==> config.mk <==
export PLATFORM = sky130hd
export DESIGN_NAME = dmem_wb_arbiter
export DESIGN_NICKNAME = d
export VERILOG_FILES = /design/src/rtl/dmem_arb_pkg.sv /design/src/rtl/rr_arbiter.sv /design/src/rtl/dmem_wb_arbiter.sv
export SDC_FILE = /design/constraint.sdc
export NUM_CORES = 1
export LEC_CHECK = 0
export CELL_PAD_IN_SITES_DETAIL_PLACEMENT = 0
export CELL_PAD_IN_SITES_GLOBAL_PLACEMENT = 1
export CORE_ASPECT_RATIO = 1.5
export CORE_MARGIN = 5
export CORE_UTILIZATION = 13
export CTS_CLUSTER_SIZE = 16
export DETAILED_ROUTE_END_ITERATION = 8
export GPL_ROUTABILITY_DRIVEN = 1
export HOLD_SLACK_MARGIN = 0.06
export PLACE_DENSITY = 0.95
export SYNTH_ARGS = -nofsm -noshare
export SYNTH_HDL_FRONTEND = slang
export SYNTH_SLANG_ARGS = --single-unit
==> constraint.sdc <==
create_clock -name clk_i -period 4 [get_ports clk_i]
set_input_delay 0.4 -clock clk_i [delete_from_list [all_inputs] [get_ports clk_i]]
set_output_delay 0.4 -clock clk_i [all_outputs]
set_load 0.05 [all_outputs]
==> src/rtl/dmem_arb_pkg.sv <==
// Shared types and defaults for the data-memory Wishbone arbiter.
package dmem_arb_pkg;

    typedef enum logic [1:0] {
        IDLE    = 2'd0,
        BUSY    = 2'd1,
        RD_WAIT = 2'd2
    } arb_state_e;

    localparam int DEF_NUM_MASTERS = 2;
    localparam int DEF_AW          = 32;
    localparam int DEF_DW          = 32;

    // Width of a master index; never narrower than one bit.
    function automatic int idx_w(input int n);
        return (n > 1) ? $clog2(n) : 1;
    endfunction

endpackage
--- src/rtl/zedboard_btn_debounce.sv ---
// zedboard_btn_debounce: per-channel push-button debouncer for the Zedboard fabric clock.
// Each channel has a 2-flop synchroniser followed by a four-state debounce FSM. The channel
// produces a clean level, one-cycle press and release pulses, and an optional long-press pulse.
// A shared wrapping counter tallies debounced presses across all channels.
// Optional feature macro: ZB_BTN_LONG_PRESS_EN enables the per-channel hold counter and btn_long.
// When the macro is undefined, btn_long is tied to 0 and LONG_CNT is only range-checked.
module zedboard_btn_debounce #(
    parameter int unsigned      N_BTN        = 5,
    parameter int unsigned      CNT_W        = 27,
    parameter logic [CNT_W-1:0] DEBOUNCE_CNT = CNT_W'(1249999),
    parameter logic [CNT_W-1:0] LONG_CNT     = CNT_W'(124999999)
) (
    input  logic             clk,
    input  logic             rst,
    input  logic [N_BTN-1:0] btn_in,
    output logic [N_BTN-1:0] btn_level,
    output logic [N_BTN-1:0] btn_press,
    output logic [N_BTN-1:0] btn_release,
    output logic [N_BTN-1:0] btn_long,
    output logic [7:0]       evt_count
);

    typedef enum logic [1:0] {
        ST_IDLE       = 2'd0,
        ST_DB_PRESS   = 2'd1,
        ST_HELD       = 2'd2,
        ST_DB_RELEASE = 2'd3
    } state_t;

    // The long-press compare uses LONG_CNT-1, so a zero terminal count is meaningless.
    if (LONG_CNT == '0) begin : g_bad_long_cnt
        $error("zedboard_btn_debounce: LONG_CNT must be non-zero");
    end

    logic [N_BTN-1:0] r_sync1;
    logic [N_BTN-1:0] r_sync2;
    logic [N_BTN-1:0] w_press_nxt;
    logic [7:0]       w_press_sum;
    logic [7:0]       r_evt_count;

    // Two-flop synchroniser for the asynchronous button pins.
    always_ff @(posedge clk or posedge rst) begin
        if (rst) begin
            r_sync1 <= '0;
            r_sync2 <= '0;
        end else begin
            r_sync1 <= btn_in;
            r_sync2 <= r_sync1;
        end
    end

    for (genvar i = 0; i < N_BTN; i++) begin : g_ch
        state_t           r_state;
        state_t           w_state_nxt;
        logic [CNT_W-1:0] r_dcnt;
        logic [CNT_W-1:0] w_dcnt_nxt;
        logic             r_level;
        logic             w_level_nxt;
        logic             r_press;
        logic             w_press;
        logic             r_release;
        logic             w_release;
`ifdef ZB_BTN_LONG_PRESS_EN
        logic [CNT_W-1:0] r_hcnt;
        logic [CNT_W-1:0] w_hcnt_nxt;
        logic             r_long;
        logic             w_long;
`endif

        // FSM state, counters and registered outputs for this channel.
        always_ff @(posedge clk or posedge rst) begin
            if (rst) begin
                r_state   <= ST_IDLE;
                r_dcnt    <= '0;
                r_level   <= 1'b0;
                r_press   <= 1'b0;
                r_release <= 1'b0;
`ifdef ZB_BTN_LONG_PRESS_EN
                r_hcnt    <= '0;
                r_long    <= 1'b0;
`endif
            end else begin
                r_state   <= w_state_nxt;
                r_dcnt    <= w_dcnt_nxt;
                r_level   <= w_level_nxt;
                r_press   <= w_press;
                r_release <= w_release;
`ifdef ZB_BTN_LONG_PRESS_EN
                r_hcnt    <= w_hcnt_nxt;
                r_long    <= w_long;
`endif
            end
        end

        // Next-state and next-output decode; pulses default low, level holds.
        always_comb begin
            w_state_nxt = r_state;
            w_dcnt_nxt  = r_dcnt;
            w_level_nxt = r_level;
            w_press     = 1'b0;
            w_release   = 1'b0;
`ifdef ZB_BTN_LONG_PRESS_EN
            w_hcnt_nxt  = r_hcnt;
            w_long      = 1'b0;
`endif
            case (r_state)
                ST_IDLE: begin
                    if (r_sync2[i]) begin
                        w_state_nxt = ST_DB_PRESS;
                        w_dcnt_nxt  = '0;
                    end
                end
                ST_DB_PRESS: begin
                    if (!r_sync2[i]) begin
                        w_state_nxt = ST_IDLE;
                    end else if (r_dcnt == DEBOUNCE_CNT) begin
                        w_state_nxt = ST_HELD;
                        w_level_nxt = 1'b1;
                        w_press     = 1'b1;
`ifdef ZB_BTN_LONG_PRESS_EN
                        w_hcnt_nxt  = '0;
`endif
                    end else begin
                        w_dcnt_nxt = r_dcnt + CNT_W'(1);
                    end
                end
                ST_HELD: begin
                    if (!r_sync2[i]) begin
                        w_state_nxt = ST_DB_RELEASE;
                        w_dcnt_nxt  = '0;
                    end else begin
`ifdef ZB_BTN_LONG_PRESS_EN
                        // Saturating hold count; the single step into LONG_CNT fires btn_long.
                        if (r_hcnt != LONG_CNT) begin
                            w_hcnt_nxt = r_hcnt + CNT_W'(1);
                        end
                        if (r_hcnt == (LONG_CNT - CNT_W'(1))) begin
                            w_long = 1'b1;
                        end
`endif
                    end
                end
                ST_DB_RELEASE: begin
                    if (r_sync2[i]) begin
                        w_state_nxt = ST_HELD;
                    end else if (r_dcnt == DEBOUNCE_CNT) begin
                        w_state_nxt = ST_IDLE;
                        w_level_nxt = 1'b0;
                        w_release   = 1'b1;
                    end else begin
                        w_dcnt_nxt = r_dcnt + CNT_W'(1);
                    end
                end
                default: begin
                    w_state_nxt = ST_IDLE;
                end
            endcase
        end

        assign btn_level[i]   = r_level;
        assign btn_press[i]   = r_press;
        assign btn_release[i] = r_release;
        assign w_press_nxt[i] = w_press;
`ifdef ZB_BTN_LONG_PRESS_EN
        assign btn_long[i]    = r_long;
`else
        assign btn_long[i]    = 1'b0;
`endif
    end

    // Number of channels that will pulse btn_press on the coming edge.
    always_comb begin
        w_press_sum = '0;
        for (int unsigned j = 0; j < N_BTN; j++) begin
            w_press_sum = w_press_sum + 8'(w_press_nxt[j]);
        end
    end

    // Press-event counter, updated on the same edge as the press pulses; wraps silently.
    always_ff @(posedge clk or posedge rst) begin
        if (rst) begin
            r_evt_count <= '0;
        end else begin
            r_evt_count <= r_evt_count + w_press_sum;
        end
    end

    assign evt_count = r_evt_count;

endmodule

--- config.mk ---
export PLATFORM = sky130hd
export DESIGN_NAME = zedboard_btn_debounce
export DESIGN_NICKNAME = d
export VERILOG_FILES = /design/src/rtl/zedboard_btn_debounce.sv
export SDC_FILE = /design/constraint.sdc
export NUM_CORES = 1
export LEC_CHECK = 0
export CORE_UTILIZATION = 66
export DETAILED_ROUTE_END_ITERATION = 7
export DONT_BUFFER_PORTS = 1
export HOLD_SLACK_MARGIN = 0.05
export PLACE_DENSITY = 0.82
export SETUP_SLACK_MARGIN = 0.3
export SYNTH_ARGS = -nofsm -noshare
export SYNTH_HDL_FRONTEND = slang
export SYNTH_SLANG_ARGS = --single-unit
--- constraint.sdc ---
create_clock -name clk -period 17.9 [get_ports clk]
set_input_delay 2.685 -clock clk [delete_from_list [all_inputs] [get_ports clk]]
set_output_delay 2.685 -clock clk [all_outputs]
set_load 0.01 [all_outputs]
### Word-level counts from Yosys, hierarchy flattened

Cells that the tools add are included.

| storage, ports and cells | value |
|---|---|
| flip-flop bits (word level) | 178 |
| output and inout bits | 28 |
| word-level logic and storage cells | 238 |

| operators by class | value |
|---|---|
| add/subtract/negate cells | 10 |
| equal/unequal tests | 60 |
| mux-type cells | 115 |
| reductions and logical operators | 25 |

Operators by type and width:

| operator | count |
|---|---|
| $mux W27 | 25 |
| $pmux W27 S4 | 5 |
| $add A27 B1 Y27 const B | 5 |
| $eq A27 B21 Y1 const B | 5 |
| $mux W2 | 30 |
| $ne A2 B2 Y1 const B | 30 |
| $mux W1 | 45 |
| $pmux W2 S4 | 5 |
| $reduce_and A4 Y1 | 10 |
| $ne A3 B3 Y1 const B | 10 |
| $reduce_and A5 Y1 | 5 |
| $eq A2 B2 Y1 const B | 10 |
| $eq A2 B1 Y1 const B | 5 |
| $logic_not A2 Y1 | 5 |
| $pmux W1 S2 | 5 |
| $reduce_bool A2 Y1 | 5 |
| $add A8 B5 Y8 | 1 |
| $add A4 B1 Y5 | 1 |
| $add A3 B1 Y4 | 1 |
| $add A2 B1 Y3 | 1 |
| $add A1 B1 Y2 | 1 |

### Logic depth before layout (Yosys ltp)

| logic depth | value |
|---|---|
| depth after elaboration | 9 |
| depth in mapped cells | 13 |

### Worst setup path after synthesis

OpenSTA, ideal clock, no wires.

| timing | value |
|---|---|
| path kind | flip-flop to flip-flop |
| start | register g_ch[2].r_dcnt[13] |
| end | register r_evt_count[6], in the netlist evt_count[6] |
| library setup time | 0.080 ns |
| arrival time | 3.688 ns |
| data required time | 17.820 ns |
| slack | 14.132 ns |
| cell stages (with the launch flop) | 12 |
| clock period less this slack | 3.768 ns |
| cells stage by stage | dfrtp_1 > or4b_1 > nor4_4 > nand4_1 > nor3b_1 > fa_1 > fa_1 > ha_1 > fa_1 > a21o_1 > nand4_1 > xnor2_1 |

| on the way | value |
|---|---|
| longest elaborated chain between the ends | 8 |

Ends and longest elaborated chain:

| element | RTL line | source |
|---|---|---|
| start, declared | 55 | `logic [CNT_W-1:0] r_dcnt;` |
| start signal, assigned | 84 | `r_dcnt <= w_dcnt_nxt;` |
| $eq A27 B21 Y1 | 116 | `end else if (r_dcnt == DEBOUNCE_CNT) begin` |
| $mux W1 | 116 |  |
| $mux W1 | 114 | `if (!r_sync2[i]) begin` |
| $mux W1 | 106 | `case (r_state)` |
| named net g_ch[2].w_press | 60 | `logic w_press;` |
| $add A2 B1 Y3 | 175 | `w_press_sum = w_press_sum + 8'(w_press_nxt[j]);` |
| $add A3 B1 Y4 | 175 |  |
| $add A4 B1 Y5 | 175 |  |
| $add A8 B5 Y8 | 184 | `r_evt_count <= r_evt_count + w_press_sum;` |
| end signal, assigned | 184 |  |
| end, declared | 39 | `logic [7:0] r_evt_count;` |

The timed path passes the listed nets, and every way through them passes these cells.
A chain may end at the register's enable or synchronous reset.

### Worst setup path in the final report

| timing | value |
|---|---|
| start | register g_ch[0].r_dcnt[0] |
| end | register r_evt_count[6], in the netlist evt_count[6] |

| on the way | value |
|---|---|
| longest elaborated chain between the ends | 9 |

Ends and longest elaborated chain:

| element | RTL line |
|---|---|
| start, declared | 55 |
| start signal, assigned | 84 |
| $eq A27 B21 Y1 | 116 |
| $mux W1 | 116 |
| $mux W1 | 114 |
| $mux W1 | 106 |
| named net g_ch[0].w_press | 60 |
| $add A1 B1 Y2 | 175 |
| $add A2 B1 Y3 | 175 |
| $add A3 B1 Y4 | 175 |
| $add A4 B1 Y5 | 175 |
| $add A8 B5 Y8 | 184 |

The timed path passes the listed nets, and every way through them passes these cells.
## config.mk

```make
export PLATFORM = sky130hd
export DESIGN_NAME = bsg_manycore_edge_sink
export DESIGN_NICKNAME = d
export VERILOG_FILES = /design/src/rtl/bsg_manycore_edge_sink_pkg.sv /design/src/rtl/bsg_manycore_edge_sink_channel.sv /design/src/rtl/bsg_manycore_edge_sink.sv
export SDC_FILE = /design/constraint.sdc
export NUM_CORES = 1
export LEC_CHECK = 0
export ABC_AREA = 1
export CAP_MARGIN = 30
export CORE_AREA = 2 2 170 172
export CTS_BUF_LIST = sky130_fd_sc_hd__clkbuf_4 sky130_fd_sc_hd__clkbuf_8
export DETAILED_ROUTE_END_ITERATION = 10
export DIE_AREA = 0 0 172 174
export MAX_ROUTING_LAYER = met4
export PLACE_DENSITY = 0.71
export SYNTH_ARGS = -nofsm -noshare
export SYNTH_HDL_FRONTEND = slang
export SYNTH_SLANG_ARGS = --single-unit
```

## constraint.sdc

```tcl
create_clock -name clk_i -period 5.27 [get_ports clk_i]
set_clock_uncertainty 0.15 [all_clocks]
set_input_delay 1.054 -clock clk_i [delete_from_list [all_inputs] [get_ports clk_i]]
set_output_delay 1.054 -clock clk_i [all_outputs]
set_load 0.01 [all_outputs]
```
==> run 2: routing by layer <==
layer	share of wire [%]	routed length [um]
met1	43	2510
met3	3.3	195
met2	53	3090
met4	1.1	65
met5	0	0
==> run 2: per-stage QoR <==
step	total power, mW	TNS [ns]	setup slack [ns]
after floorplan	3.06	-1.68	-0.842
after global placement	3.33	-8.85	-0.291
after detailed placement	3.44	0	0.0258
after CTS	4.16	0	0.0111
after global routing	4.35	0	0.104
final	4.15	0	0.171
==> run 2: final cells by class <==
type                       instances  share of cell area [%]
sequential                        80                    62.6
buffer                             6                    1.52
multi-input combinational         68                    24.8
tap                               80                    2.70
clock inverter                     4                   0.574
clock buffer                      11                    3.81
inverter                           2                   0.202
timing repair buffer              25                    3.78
========================
The response must consist of the lines above, from the first one through the line containing "export CORE_MARGIN = 5", reproduced exactly.

==> config.mk <==
export PLATFORM = sky130hd
export DESIGN_NAME = dmem_wb_arbiter
export DESIGN_NICKNAME = d
export VERILOG_FILES = /design/src/rtl/dmem_arb_pkg.sv /design/src/rtl/rr_arbiter.sv /design/src/rtl/dmem_wb_arbiter.sv
export SDC_FILE = /design/constraint.sdc
export NUM_CORES = 1
export LEC_CHECK = 0
export CELL_PAD_IN_SITES_DETAIL_PLACEMENT = 0
export CELL_PAD_IN_SITES_GLOBAL_PLACEMENT = 1
export CORE_ASPECT_RATIO = 1.5
export CORE_MARGIN = 5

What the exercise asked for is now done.